There are numerous SOEs that are either defunct or not serving any useful purpose. Some of these have been identified as candidates for liquidation years ago. While some progress has been made regarding a few of them, there is still a large number for which this process must be taken to completion so that any available resources are reallocated, and management time is not wasted any more on these entities.

Managing key stakeholders to ensure success

When embarking on a socially and politically sensitive endeavour, such as an SOE Restructuring Program, it is essential to ensure that the potential impact of each transaction or process is evaluated from the perspective of each key stakeholder group. For instance, if we look at the public omnibus transport sector, due attention must be given to all stakeholder groups including passengers, employees of the state owned SLTB, bus owners, employees of bus owners such as drivers and conductors, etc. If one goes through this process methodically, it is possible to identify the positive and negative impacts on each of these groups along with their concerns and apprehensions which may be, sometimes, based on perceptions more than reality. 

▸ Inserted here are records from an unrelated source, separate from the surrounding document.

--- src/cht_if.sv ---
// Valid/ready channel interfaces for request and result items.
// Depends on cht_pkg.
interface cht_in_if;
  logic                  valid;
  logic                  ready;
  logic                  operation;
  logic [cht_pkg::KEY_W-1:0] key;

  modport source (output valid, output operation, output key, input ready);
  modport sink   (input valid, input operation, input key, output ready);
endinterface

interface cht_out_if;
  logic                         valid;
  logic                         ready;
  logic [cht_pkg::STATUS_W-1:0]  status;
  logic [cht_pkg::OUT_IDX_W-1:0] slot_index;

  modport source (output valid, output status, output slot_index, input ready);
  modport sink   (input valid, input status, input slot_index, output ready);
endinterface
===== config.mk =====
export PLATFORM = sky130hd
export DESIGN_NAME = thermostat_average_bang_bang
export DESIGN_NICKNAME = d
export VERILOG_FILES = /design/src/rtl/tab_pkg.sv /design/src/rtl/thermostat_average_bang_bang.sv
export SDC_FILE = /design/constraint.sdc
export NUM_CORES = 1
export LEC_CHECK = 0
export CAP_MARGIN = 20
export CORE_MARGIN = 2
export CORE_UTILIZATION = 65
export DETAILED_ROUTE_END_ITERATION = 16
export DONT_BUFFER_PORTS = 1
export PLACE_DENSITY = 0.81
export SYNTH_ARGS = -nofsm -noshare
export SYNTH_HDL_FRONTEND = slang
export SYNTH_SLANG_ARGS = --single-unit

===== constraint.sdc =====
create_clock -name clock -period 9.6 [get_ports clock]
set_input_delay 0.96 -clock clock [delete_from_list [all_inputs] [get_ports clock]]
set_output_delay 0.96 -clock clock [all_outputs]
set_load 0.03 [all_outputs]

Such an analysis will help the SOE Restructuring Unit to design methods of addressing these issues before they begin to manifest themselves in a manner that could threaten the success of the program. It will be like a Risk Management process carried out by a corporate entity which identifies risks and takes action to mitigate them. If this process can be backed by an effective communication campaign targeting the wider public, the chances of successfully completing the restructuring process will be so much greater.

(The writer served as Director General, Public Enterprises Reform Commission (PERC) during 2003-4 and as Consultant – Divestment and Restructuring, Ministry of Public Enterprise Development during 2017-18. He was also a Commission Member of the Securities and Exchange Commission (SEC) during 2018-19 and last served as Secretary General and CEO, Ceylon Chamber of Commerce during 2020-23.)